File: src/rtl/ahb_master_addr_gen.sv
// AHB master address-phase sequencer: turns one burst command into an HTRANS/HADDR sequence.
// Optional AHB_INCR_1KB_SPLIT_EN restarts INCR-type bursts (NONSEQ, HBURST=INCR) at 1KB boundaries.
module ahb_master_addr_gen #(
  parameter int ADDR_WIDTH = 32,
  parameter int LEN_WIDTH  = 8
) (
  input  logic                  HCLK,
  input  logic                  HRESET,
  input  logic                  cmd_valid,
  output logic                  cmd_ready,
  input  logic [ADDR_WIDTH-1:0] cmd_addr,
  input  logic [2:0]            cmd_burst,
  input  logic [2:0]            cmd_size,
  input  logic                  cmd_write,
  input  logic [LEN_WIDTH-1:0]  cmd_len,
  input  logic                  HREADY,
  input  logic [1:0]            HRESP,
  output logic [1:0]            HTRANS,
  output logic [ADDR_WIDTH-1:0] HADDR,
  output logic [2:0]            HBURST,
  output logic [2:0]            HSIZE,
  output logic                  HWRITE,
  output logic                  beat_acc,
  output logic                  burst_done,
  output logic                  burst_err
);

  localparam int CW = (LEN_WIDTH > 5) ? LEN_WIDTH : 5;

  typedef enum logic [1:0] {TR_IDLE = 2'd0, TR_BUSY = 2'd1, TR_NONSEQ = 2'd2, TR_SEQ = 2'd3} htrans_t;
  typedef enum logic [2:0] {SINGLE = 3'd0, INCR = 3'd1, WRAP4 = 3'd2, INCR4 = 3'd3,
                            WRAP8 = 3'd4, INCR8 = 3'd5, WRAP16 = 3'd6, INCR16 = 3'd7} hburst_t;
  typedef enum logic [2:0] {BYTE = 3'd0, HALF_WORD = 3'd1, WORD = 3'd2} hsize_t;
  typedef enum logic [1:0] {OKAY = 2'd0, ERROR = 2'd1, RETRY = 2'd2, SPLIT = 2'd3} hresp_t;
  typedef enum logic [1:0] {ST_IDLE, ST_ADDR, ST_DRAIN} state_t;

  state_t                state;
  logic [CW-1:0]         remain;
  logic                  is_wrap;
  logic                  err_wait;
  logic [ADDR_WIDTH-1:0] wrap_mask;
  logic [ADDR_WIDTH-1:0] step;
  logic [ADDR_WIDTH-1:0] next_addr;
  logic [ADDR_WIDTH-1:0] cap_addr;
  logic [ADDR_WIDTH-1:0] cap_mask;
  logic [CW-1:0]         cap_beats;
  logic                  cap_wrap;
  logic                  cmd_fire;
  logic                  split_here;

  assign cmd_fire = cmd_valid && cmd_ready;
  assign step     = ADDR_WIDTH'(1) << HSIZE;
  assign cap_addr = cmd_addr & ~((ADDR_WIDTH'(1) << cmd_size) - ADDR_WIDTH'(1));
  assign cap_wrap = (cmd_burst == WRAP4) || (cmd_burst == WRAP8) || (cmd_burst == WRAP16);
  assign cap_mask = (ADDR_WIDTH'(cap_beats) << cmd_size) - ADDR_WIDTH'(1);
  assign beat_acc = ((HTRANS == TR_NONSEQ) || (HTRANS == TR_SEQ)) && HREADY;

  // Wrapping bursts keep the upper bits and let only the in-boundary bits roll over.
  always_comb begin
    next_addr = HADDR + step;
    if (is_wrap) begin
      next_addr = (HADDR & ~wrap_mask) | ((HADDR + step) & wrap_mask);
    end
  end

  always_comb begin
    cap_beats = CW'(1);
    case (cmd_burst)
      INCR:          if (cmd_len != '0) cap_beats = CW'(cmd_len);
      WRAP4, INCR4:  cap_beats = CW'(4);
      WRAP8, INCR8:  cap_beats = CW'(8);
      WRAP16, INCR16: cap_beats = CW'(16);
      default:       cap_beats = CW'(1);
    endcase
  end

`ifdef AHB_INCR_1KB_SPLIT_EN
  assign split_here = !is_wrap && (next_addr[9:0] == 10'd0);
`else
  assign split_here = 1'b0;
`endif

  always_ff @(posedge HCLK) begin
    if (HRESET) begin
      state      <= ST_IDLE;
      cmd_ready  <= 1'b1;
      HTRANS     <= TR_IDLE;
      HADDR      <= '0;
      HBURST     <= SINGLE;
      HSIZE      <= BYTE;
      HWRITE     <= 1'b0;
      remain     <= '0;
      is_wrap    <= 1'b0;
      wrap_mask  <= '0;
      err_wait   <= 1'b0;
      burst_done <= 1'b0;
      burst_err  <= 1'b0;
    end else begin
      burst_done <= 1'b0;
      burst_err  <= 1'b0;
      case (state)
        ST_IDLE: begin
          if (cmd_fire) begin
            if (cmd_size > WORD) begin
              burst_done <= 1'b1;
              burst_err  <= 1'b1;
            end else begin
              state     <= ST_ADDR;
              cmd_ready <= 1'b0;
              HTRANS    <= TR_NONSEQ;
              HADDR     <= cap_addr;
              HBURST    <= cmd_burst;
              HSIZE     <= cmd_size;
              HWRITE    <= cmd_write;
              remain    <= cap_beats;
              is_wrap   <= cap_wrap;
              wrap_mask <= cap_mask;
              err_wait  <= 1'b0;
            end
          end
        end
        // After the first ERROR cycle the bus is idled; the second cycle (HREADY high) ends the command.
        ST_ADDR, ST_DRAIN: begin
          if (err_wait) begin
            if (HREADY) begin
              state      <= ST_IDLE;
              cmd_ready  <= 1'b1;
              err_wait   <= 1'b0;
              burst_done <= 1'b1;
              burst_err  <= 1'b1;
            end
          end else if ((HRESP == ERROR) && !HREADY) begin
            err_wait <= 1'b1;
            HTRANS   <= TR_IDLE;
          end else if (HREADY) begin
            if (state == ST_DRAIN) begin
              state      <= ST_IDLE;
              cmd_ready  <= 1'b1;
              burst_done <= 1'b1;
            end else if (remain == CW'(1)) begin
              HTRANS <= TR_IDLE;
              state  <= ST_DRAIN;
            end else begin
              remain <= remain - CW'(1);
              HADDR  <= next_addr;
              if (split_here) begin
                HTRANS <= TR_NONSEQ;
                HBURST <= INCR;
              end else begin
                HTRANS <= TR_SEQ;
              end
            end
          end
        end
        default: state <= ST_IDLE;
      endcase
    end
  end

endmodule

File: config.mk
export PLATFORM = sky130hd
export DESIGN_NAME = ahb_master_addr_gen
export DESIGN_NICKNAME = d
export VERILOG_FILES = /design/src/rtl/ahb_master_addr_gen.sv
export SDC_FILE = /design/constraint.sdc
export NUM_CORES = 1
export LEC_CHECK = 0
export BUFFER_PORTS_ARGS = -buffer_cell sky130_fd_sc_hd__buf_2
export CAP_MARGIN = 10
export CORE_UTILIZATION = 30
export DETAILED_ROUTE_END_ITERATION = 6
export PLACE_DENSITY_LB_ADDON = 0.25
export RECOVER_POWER = 100
export SYNTH_ARGS = -nofsm -noshare
export SYNTH_HDL_FRONTEND = slang
export SYNTH_SLANG_ARGS = --single-unit
export TNS_END_PERCENT = 50
File: constraint.sdc
create_clock -name HCLK -period 2.95 [get_ports HCLK]
set_input_delay 0.1475 -clock HCLK [delete_from_list [all_inputs] [get_ports HCLK]]
set_output_delay 0.1475 -clock HCLK [all_outputs]
set_load 0.03 [all_outputs]
==> flow_metrics.env, run 1 <==
export IMPL_run_status="finished, final reports clean"
export IMPL_rsz0062_at_grt="yes"
export IMPL_place_congestion=0.844
export IMPL_cpPeakStageDelay_ns=0.49
export IMPL_max_freq_mhz=353
export IMPL_drive_gt1_share_pct=14.7
export IMPL_cp_common_cell="o21a_1"
export IMPL_r2r_slack_ns=0.12
export IMPL_irDropWorstVdd_v=0.000272
export IMPL_synth_top_area_share_pct=29.1
export IMPL_cts_sinks=85
export IMPL_syn_to_final_growth_pct=17.8
export IMPL_rows=50
export IMPL_async_flop_share_pct=0
export IMPL_max_slew_margin_rel_pct=43.6
export IMPL_total_power_mw=4.51
export IMPL_synth_most_common_cell="nor2_1"
export IMPL_end_kind="flop"
export IMPL_root_buffer="clkbuf_16"
export IMPL_clockBufferDepth=2
export IMPL_ios=98
export IMPL_yosys_warnings=0
export IMPL_period_minus_slack_ns=2.83
export IMPL_syn_avg_cell_area_um2=7.70
export IMPL_finalSetupViolations=0
export IMPL_syn_num_nets=829
export IMPL_wl_per_cell_um=17.6
export IMPL_drc_errors=0
export IMPL_yosysTopAreaCell="dfxtp_1"
export IMPL_fin_crit_sh_pct=95.9
export IMPL_setup_worst_path_start_class="flop"
export IMPL_power_density_nw_per_um2=656
export IMPL_fin_util_pct=36.4
export IMPL_grt_max_degree=57
export IMPL_start_util_pct=30.9
export IMPL_core_area_um2=18900
export IMPL_die_area_um2=20000
export IMPL_h_tree_depth=3
export IMPL_tightestPinTransition_ns=0.846
export IMPL_r2r_start="HSIZE[1]$_SDFFE_PP0P_"
export IMPL_rr_worst_depth=9
export IMPL_maxSlewViolCount=0
export IMPL_numCtsBuffers=9
export IMPL_grt_pass1_vias=5589
export IMPL_viasPerCell=5.43
export IMPL_diodes=0
export IMPL_synth_commonest_cells="86 x nor2_1, 85 x dfxtp_1, 75 x nand2_1"
export IMPL_synth_distinct_cells=92
export IMPL_skew_ns=0.00911
export IMPL_clock_latency_ns=0.36
export IMPL_synthesis_area_um2=5840
export IMPL_detail_route_antenna_nets=0
export IMPL_die_height_um=142
export IMPL_cp_max_fo=6
export IMPL_grt_total_usage_pct=19.9
export IMPL_vias=6078
export IMPL_cp_required_ns=3.25
export IMPL_die_w_um=142
export IMPL_nets=925
export IMPL_leakagePower_nw=2.70
export IMPL_synthCells=759
export IMPL_dp_final_hpwl_um=14200
export IMPL_worstSetupPathType="reg -> reg"
export IMPL_hold_path_startpoint="cmd_write"
export IMPL_holdBufCountCts=0
export IMPL_worstHoldPathType="in -> reg"
export IMPL_worstPathArrival_ns=3.13
export IMPL_cp_slowest_cell="or3b_2"
export IMPL_synth_seq_area_share_pct=29.1
export IMPL_firstDrtPassIters=5
export IMPL_grt_ovfl_total=0
export IMPL_ys_ff_latch=85
export IMPL_min_path_cells=3
export IMPL_maxCapViolCount=0
export IMPL_io_buffers=97
export IMPL_synth_edf_count=0
export IMPL_grt_pass1_wl_um=30800
export IMPL_path_clk_slew_ns=0.07
export IMPL_wl_um=19800
export IMPL_drt_initial_drc_count=472
export IMPL_synthFlopType="dfxtp_1"
export IMPL_netlist_top_cells_area="dfxtp_1 29%, nor2_1 5.5%, nand2_1 4.8%, a21oi_1 4.3%, o21ai_0 3.8%"
export IMPL_hold_end="HWRITE$_SDFFE_PP0P_"
export IMPL_antenna_found_initial=0
export IMPL_cts_tree="done"
export IMPL_path_cells="or3b_2 > fa_1 > nor2b_1 > o21a_1 > o21ai_2 > a211o_1 > or4_1 > a311oi_2 > o21a_1"
export IMPL_hold_viol_final=0
==> worst max-delay path: cells and delay by family (launching register included) <==
kind,cells,cell delay [ns]
AND/OR/NAND/NOR,3,1.03
adder cells (fa/ha/maj),1,0.45
AO/OA/AOI/OAI,5,0.94
flip-flops,1,0.35
==> worst max-delay path by stage <==
stage / from / to / depth (start not counted) / slack (ns)
final: HSIZE[1]$_SDFFE_PP0P_ / flop / 9 / 0.12
after detailed placement: HSIZE[1]$_SDFFE_PP0P_ / flop / 10 / 0.07
after global routing: HSIZE[1]$_SDFFE_PP0P_ / flop / 9 / -0.07
after floorplan: HSIZE[0]$_SDFFE_PP0P_ / flop / 10 / 0.007
after global placement: HSIZE[2]$_SDFFE_PP0P_ / flop / 9 / 0.09
after CTS: HSIZE[1]$_SDFFE_PP0P_ / flop / 10 / 0.03
==> cell families (layout without fill, tap and decap cells) <==
kind of cell               Yosys count  count (layout)  synth area share [%]
buffers and inverters               74             175                  5.85
xor gates and xnor gates            17              17                  2.55
and+or+nand+nor                    311             311                  27.3
DFF                                 85              85                  29.1
AOI/OAI and AO/OA                  240             240                  28.8
adders and majority gates           17              17                  3.77
muxes                               15              15                  2.61
==> cells in the final DEF, fill, tap and decap left out, drive strengths merged, types with 5 or more instances in the layout <==
cell type and instances:
o22ai 6, xor2 8, or4 8, buf 78, a21oi 52, clkinv 5, mux2i 13, nor3 22
o21a 12, nand2 75, a22oi 6, and3 22, and2 8, o211ai 12, nor4b 6, or2 6
xnor2 9, or3b 5, nand3 21, nor2b 6, dfxtp 85, a211oi 12, nor3b 5, nor2 88
nand2b 17, a31oi 22, o221ai 10, ha 16, clkbuf 62, a21o 11, inv 29, o21ai 51
==> report_power, final <==
group / internal [mW] / total (mW) / switching (mW)
registers: 1.32 / 1.53 / 0.214
clock network: 0.688 / 1.22 / 0.528
logic: 0.600 / 1.77 / 1.17
==> layer usage <==
layer | wire length (µm) | share of wire (%) | GRT usage [%] | vias up
met1 | 9300 | 47 | 27.2 | 2877
met5 | 0 | 0 | 0 | -
met4 | 408 | 2.1 | 7.64 | 0
met3 | 1040 | 5.3 | 3.14 | 23
li1 | - | - | - | 2997
met2 | 9010 | 46 | 31.2 | 181
==> stage by stage <==
stage	setup slack, ns	instance area (µm²)	hold WS, ns	instances	setup TNS [ns]
global placement	0.0913	6680	0.391	1104	0
floorplan	0.00664	5860	0.284	759	0
detailed placement	0.0709	6680	0.394	1104	0
CTS	0.0305	6980	0.0251	1120	0
global route	-0.0655	6880	0.0697	1120	-0.154
finish	0.121	6880	0.0309	1120	0
==> final cells by class <==
class	count	area (µm²)
Sequential cell	85	1710
Tap cell	260	325
Clock buffer	10	239
Inverter	29	109
Clock inverter	6	70.1
Fill cell	2095	12000
Multi-Input combinational cell	600	3780
Timing Repair Buffer	130	654
==> repair_timing <==
item | CTS | global route
endpoints found under the setup margin | 0 | 4
resized for setup | 0 | 5
setup buffers | 0 | 0
No activity file was read; power rests on OpenSTA's default activity.
==> run 2, diff against run 1 <==
--- a/config.mk
+++ b/config.mk
@@ -7,6 +7,7 @@
 export LEC_CHECK = 0
 export BUFFER_PORTS_ARGS = -buffer_cell sky130_fd_sc_hd__buf_2
 export CAP_MARGIN = 10
+export CORE_ASPECT_RATIO = 1.75
 export CORE_UTILIZATION = 30
 export DETAILED_ROUTE_END_ITERATION = 6
 export PLACE_DENSITY_LB_ADDON = 0.25
==> constraint.sdc (replaced) <==
create_clock -name HCLK -period 2.68 [get_ports HCLK]
set_input_delay 0.134 -clock HCLK [delete_from_list [all_inputs] [get_ports HCLK]]
set_output_delay 0.134 -clock HCLK [all_outputs]
set_load 0.03 [all_outputs]
==> run 2 against run 1 <==
Compared with the run above:
- die area increased by 0.11%
- sequential share of layout area decreased by 0.87 points
- non-clock buffer count increased by 36
- critical path depth increased by 2
- power increased by 10%
- combinational power increased by 15%
- wire length increased by 1.5%
- critical path type unchanged
- highest routed layer unchanged
==> flow_metrics.env, run 2 (synthesis results as in run 1) <==
export IMPL_run_status="finished, final reports clean"
export IMPL_cp_common_cell="o21a_1"
export IMPL_hold_path_startpoint="cmd_write"
export IMPL_maxCapViolCount=0
export IMPL_max_freq_mhz=381
export IMPL_h_tree_depth=3
export IMPL_hold_viol_final=0
export IMPL_r2r_slack_ns=0.06
export IMPL_layout_common_cells="85 x nor2_1, 82 x dfxtp_1, 75 x nand2_1, 63 x buf_4, 52 x buf_2"
export IMPL_nets=961
export IMPL_p_switching_mw=2.11
export IMPL_min_path_cells=3
export IMPL_worstSetupPathType="reg -> reg"
export IMPL_diodes=0
export IMPL_wl_um=20100
export IMPL_cp_top_family="compound AO/OA/AOI/OAI gates"
export IMPL_setup_worst_path_start_class="flop"
export IMPL_power_density_nw_per_um2=696
export IMPL_combPwrFrac_pct=40.9
export IMPL_grt_total_usage_pct=20.7
export IMPL_r2r_start="HSIZE[2]$_SDFFE_PP0P_"
export IMPL_grt_pass1_wl_um=32300
export IMPL_instances_no_fill=1137
export IMPL_numCtsBuffers=9
export IMPL_cp_slowest_cell="or4_4"
export IMPL_mostFrequentLayoutCell="nor2_1"
export IMPL_period_minus_slack_ns=2.62
export IMPL_internal_power_mw=2.86
export IMPL_die_w_um=107
export IMPL_detail_route_antenna_nets=0
export IMPL_vias=6142
export IMPL_grt_ovfl_total=0
export IMPL_max_slew_margin_rel_pct=36.0
export IMPL_root_buffer="clkbuf_16"
export IMPL_grt_max_degree=33
export IMPL_die_height_um=187
export IMPL_dp_final_hpwl_um=15200
export IMPL_rsz0062_at_grt="yes"
export IMPL_cts_tree="done"
export IMPL_worstHoldPathType="in -> reg"
export IMPL_fin_crit_sh_pct=97.9
export IMPL_viasPerCell=5.40
export IMPL_rr_worst_depth=11
export IMPL_seqPwrFrac_pct=33.8
export IMPL_path_clk_slew_ns=0.07
export IMPL_maxSlewViolCount=0
export IMPL_cp_max_fo=3
export IMPL_cts_sinks=85
export IMPL_place_congestion=0.821
export IMPL_io_buffers=97
export IMPL_switching_share_pct=42.4
export IMPL_grt_pass1_vias=6055
export IMPL_cp_required_ns=2.99
export IMPL_drc_errors=0
export IMPL_wl_per_cell_um=17.6
export IMPL_syn_to_final_growth_pct=22.3
export IMPL_end_kind="flop"
export IMPL_irDropWorstVdd_v=0.000287
export IMPL_start_util_pct=30.6
export IMPL_firstDrtPassIters=5
export IMPL_worst_hold_slack_ns=0.00646
export IMPL_worstPathArrival_ns=2.93
export IMPL_die_area_um2=20100
export IMPL_leakagePower_nw=2.88
export IMPL_post_place_cells=1119
export IMPL_drt_initial_drc_count=283
export IMPL_drive_gt1_share_pct=19.5
export IMPL_cpPeakStageDelay_ns=0.42
export IMPL_antenna_found_initial=0
export IMPL_fill_cells=2069
export IMPL_hold_end="HWRITE$_SDFFE_PP0P_"
export IMPL_ios=98
export IMPL_holdBufCountCts=0
export IMPL_clock_latency_ns=0.36
export IMPL_core_area_um2=19100
export IMPL_finalSetupViolations=0
export IMPL_crit_buf_inv=1
export IMPL_rows=67
export IMPL_clockBufferDepth=2
export IMPL_skew_ns=0.0146
export IMPL_tightestPinTransition_ns=0.961
export IMPL_path_cells="nor3_2 > ha_2 > inv_2 > fa_2 > nor2b_1 > o21a_1 > o21ai_2 > a211o_1 > or4_4 > a311oi_2 > o21a_1"
export IMPL_p_clk_share_pct=25.2
-- run 2: cell count changes in the layout (fill, tap and decap cells not counted), sizes merged --
cell | previous run | this run
clkinvlp | 0 | 2
clkinv | 5 | 2
clkbuf | 62 | 61
inv | 29 | 30
bufinv | 1 | 0
buf | 78 | 116
-- run 2: cell type report --
cell class              instances  area, µm²  share of cell area [%]
multi-input cells             600       3800                    53.2
well taps                     241        302                    4.22
inverters                      29        109                    1.52
repair buffers                166        945                    13.2
clock buffers                  11        243                    3.40
clock inverters                 5       41.3                   0.578
flip-flops and latches         85       1710                    23.9
-- run 2: worst min-delay path: stages --
cell     delay, ns
buf_2         0.09
nand2_1       0.04
a21oi_1       0.05
-- run 2: metal layers --
layer,vias up,track usage [%],share of wire [%]
met5,-,0,0
met4,0,8.06,2.7
met3,30,1.89,3.2
met2,143,39.0,54
met1,2904,23.1,40
li1,3065,-,-
-- run 2: worst max path at each step --
| stage | depth (start not counted) | slack, ns | endpoint | from |
|---|---|---|---|---|
| after floorplan | 10 | -0.12 | flop | HSIZE[0]$_SDFFE_PP0P_ |
| after global placement | 11 | -0.01 | flop | HSIZE[2]$_SDFFE_PP0P_ |
| after detailed placement | 11 | -0.04 | flop | HSIZE[2]$_SDFFE_PP0P_ |
| after CTS | 11 | 0.003 | flop | HSIZE[2]$_SDFFE_PP0P_ |
| after global routing | 11 | -0.06 | flop | HSIZE[2]$_SDFFE_PP0P_ |
| final | 11 | 0.06 | flop | HSIZE[2]$_SDFFE_PP0P_ |
-- run 2: power groups by stage --
stage          logic (mW)  registers (mW)  clock network, mW
3_5_place_dp         2.08            1.70                  0
4_1_cts              2.09            1.68               1.27
6_report             2.04            1.68               1.26
2_1_floorplan        1.13            1.91                  0
3_3_place_gp         2.07            1.70                  0
5_1_grt              2.25            1.71               1.31
-- run 2: repair_timing --
| item | CTS | global route |
|---|---|---|
| resized for setup | 0 | 9 |
| endpoints found under the hold margin | 0 | 0 |
| endpoints found under the setup margin | 1 | 12 |
| pin swaps | 2 | 7 |
| buffers inserted | 1 | 1 |
-- run 2: through the flow --
step                      util [%]  worst slack [ns]  cell area [µm²]  power, mW  setup TNS, ns
after floorplan                  -            -0.116             5870       3.04         -0.116
after global placement        36.3           -0.0115             6930       3.78        -0.0115
after detailed placement      36.3           -0.0415             6930       3.79        -0.0415
after CTS                     37.8           0.00313             7220       5.04              0
after global routing          37.4           -0.0625             7150       5.27         -0.536
final                         37.4            0.0573             7150       4.98              0
==> run 3, diff against run 2 <==
==> constraint.sdc (replaced) <==
create_clock -name HCLK -period 2.68 [get_ports HCLK]
set_input_delay 0 -clock HCLK [delete_from_list [all_inputs] [get_ports HCLK]]
set_output_delay 0 -clock HCLK [all_outputs]
set_load 0.03 [all_outputs]
==> run 3 against run 2 <==
Compared with the run above:
- die area did not move
- register-to-register slack is essentially flat
- critical path type unchanged
- first-iteration DRC count up 1.1%
- sequential power is essentially flat
- cell count increased by 0.62%
- sequential cell count unchanged
- worst hold slack got worse by 0.0018 ns
- clock power rose by 4%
──────────────────────────────
- [Task description]
All lines in the listing above from the line containing "xnor2 9, or3b" to the line containing "logic: 0.600 / 1.77 / 1.17", inclusive, should be retyped exactly; no other lines should appear.

- [Task solution]
xnor2 9, or3b 5, nand3 21, nor2b 6, dfxtp 85, a211oi 12, nor3b 5, nor2 88
nand2b 17, a31oi 22, o221ai 10, ha 16, clkbuf 62, a21o 11, inv 29, o21ai 51
==> report_power, final <==
group / internal [mW] / total (mW) / switching (mW)
registers: 1.32 / 1.53 / 0.214
clock network: 0.688 / 1.22 / 0.528
logic: 0.600 / 1.77 / 1.17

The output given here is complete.